• Problem to work on: The entries below must be retyped in full. Keep every word the same.

• Exercise inputs:

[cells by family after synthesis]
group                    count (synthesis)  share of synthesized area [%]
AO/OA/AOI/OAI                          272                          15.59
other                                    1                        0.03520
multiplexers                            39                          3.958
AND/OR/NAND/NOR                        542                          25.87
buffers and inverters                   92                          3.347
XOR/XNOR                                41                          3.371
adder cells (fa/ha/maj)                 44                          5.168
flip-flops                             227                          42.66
## config.mk

```make
export PLATFORM = sky130hd
export DESIGN_NAME = fsp_core
export DESIGN_NICKNAME = d
export VERILOG_FILES = /design/src/rtl/fsp_pkg.sv /design/src/rtl/fsp_core.sv
export SDC_FILE = /design/constraint.sdc
export NUM_CORES = 1
export LEC_CHECK = 0
export ABC_AREA = 1
export ABC_CLOCK_PERIOD_IN_PS = 2200
export BUFFER_PORTS_ARGS = -buffer_cell sky130_fd_sc_hd__buf_2
export CORE_ASPECT_RATIO = 0.7
export CORE_MARGIN = 8
export CORE_UTILIZATION = 35
export CTS_BUF_LIST = sky130_fd_sc_hd__clkbuf_16
export DETAILED_ROUTE_END_ITERATION = 8
export HOLD_SLACK_MARGIN = 0.15
export PLACE_DENSITY = 0.57
export SKIP_LAST_GASP = 1
export SYNTH_ARGS = -nofsm -noshare
export SYNTH_HDL_FRONTEND = slang
export SYNTH_SLANG_ARGS = --single-unit
```

## constraint.sdc

```tcl
create_clock -name pclk -period 2.2 [get_ports pclk]
set_input_delay 0.11 -clock pclk [delete_from_list [all_inputs] [get_ports pclk]]
set_output_delay 0.11 -clock pclk [all_outputs]
set_load 0.03 [all_outputs]
```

• Result:
[cells by family after synthesis]
group                    count (synthesis)  share of synthesized area [%]
AO/OA/AOI/OAI                          272                          15.59
other                                    1                        0.03520
multiplexers                            39                          3.958
AND/OR/NAND/NOR                        542                          25.87
buffers and inverters                   92                          3.347
XOR/XNOR                                41                          3.371
adder cells (fa/ha/maj)                 44                          5.168
flip-flops                             227                          42.66
## config.mk

```make
export PLATFORM = sky130hd
export DESIGN_NAME = fsp_core
export DESIGN_NICKNAME = d
export VERILOG_FILES = /design/src/rtl/fsp_pkg.sv /design/src/rtl/fsp_core.sv
export SDC_FILE = /design/constraint.sdc
export NUM_CORES = 1
export LEC_CHECK = 0
export ABC_AREA = 1
export ABC_CLOCK_PERIOD_IN_PS = 2200
export BUFFER_PORTS_ARGS = -buffer_cell sky130_fd_sc_hd__buf_2
export CORE_ASPECT_RATIO = 0.7
export CORE_MARGIN = 8
export CORE_UTILIZATION = 35
export CTS_BUF_LIST = sky130_fd_sc_hd__clkbuf_16
export DETAILED_ROUTE_END_ITERATION = 8
export HOLD_SLACK_MARGIN = 0.15
export PLACE_DENSITY = 0.57
export SKIP_LAST_GASP = 1
export SYNTH_ARGS = -nofsm -noshare
export SYNTH_HDL_FRONTEND = slang
export SYNTH_SLANG_ARGS = --single-unit
```

## constraint.sdc

```tcl
create_clock -name pclk -period 2.2 [get_ports pclk]
set_input_delay 0.11 -clock pclk [delete_from_list [all_inputs] [get_ports pclk]]
set_output_delay 0.11 -clock pclk [all_outputs]
set_load 0.03 [all_outputs]
```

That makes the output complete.